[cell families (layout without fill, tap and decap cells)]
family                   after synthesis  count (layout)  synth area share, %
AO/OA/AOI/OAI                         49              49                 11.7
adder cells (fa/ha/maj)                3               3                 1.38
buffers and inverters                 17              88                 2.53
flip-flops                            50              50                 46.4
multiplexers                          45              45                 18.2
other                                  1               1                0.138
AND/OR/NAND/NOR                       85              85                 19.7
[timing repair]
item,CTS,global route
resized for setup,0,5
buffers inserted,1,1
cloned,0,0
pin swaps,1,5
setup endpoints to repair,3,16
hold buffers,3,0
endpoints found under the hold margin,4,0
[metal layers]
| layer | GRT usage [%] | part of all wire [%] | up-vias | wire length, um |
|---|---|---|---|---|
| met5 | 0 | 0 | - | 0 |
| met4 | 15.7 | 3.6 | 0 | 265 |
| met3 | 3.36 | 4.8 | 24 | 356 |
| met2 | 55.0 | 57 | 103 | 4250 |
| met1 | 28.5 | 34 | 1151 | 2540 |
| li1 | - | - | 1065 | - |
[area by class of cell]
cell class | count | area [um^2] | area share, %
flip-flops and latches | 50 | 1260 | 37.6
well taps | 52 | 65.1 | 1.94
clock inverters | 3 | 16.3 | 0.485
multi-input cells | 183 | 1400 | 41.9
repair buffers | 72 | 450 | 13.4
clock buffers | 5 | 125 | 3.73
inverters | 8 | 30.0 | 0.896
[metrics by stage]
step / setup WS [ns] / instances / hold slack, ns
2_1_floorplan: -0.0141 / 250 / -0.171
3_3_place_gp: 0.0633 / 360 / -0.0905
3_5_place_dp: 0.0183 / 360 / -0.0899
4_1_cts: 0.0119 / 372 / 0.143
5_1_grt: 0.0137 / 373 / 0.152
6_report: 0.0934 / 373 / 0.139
$ cat src/rtl/mct_timer_unit.sv
module mct_timer_unit
    import mct_pkg::*;
#(
    parameter int NCH    = 4,
    parameter int ADDR_W = 8
) (
    input  logic              clk,
    input  logic              rst_n,
    input  logic              wr_en,
    input  logic [ADDR_W-1:0] addr,
    input  logic [DATA_W-1:0] wdata,
    output logic [DATA_W-1:0] rdata,
    output logic              irq_o
);
    localparam int SLOT_W = ADDR_W - 4;

    logic [SLOT_W-1:0] slot;
    logic [1:0]        word;
    logic [NCH-1:0]    evt, mask, raw;
    logic [DATA_W-1:0] cnt [NCH];
    logic [DATA_W-1:0] bg  [NCH];
    logic [CTL_W-1:0]  ctl [NCH];

    assign slot = addr[ADDR_W-1:4];
    assign word = addr[3:2];

    for (genvar i = 0; i < NCH; i++) begin : g_ch
        logic hit;
        assign hit = wr_en && (slot == SLOT_W'(i + 1));
        mct_channel u_ch (
            .clk    (clk),
            .rst_n  (rst_n),
            .ld_we  (hit && word == 2'd0),
            .bg_we  (hit && word == 2'd3),
            .ctl_we (hit && word == 2'd2),
            .wdata  (wdata),
            .cnt_o  (cnt[i]),
            .bg_o   (bg[i]),
            .ctl_o  (ctl[i]),
            .evt_o  (evt[i])
        );
    end

    mct_irq #(.NCH(NCH)) u_irq (
        .clk     (clk),
        .rst_n   (rst_n),
        .mask_we (wr_en && slot == '0 && word == 2'd0),
        .clr_we  (wr_en && slot == '0 && word == 2'd3),
        .wbits   (wdata[NCH-1:0]),
        .evt     (evt),
        .mask_o  (mask),
        .raw_o   (raw),
        .irq_o   (irq_o)
    );

    always_comb begin
        rdata = '0;
        if (slot == '0) begin
            unique case (word)
                2'd0:    rdata = DATA_W'(mask);
                2'd1:    rdata = DATA_W'(raw);
                2'd2:    rdata = DATA_W'(raw & mask);
                default: rdata = '0;
            endcase
        end
        for (int i = 0; i < NCH; i++) begin
            if (slot == SLOT_W'(i + 1)) begin
                unique case (word)
                    2'd1:    rdata = cnt[i];
                    2'd2:    rdata = DATA_W'(ctl[i]);
                    default: rdata = bg[i];
                endcase
            end
        end
    end


    irq_match_chk: assert property (@(posedge clk) disable iff (!rst_n)
        $rose(irq_o) |-> ((raw & mask) != '0));
endmodule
----------------
Exercise :: List every line above that holds the word "cells".

Your solution ::
[cell families (layout without fill, tap and decap cells)]
adder cells (fa/ha/maj)                3               3                 1.38
multi-input cells | 183 | 1400 | 41.9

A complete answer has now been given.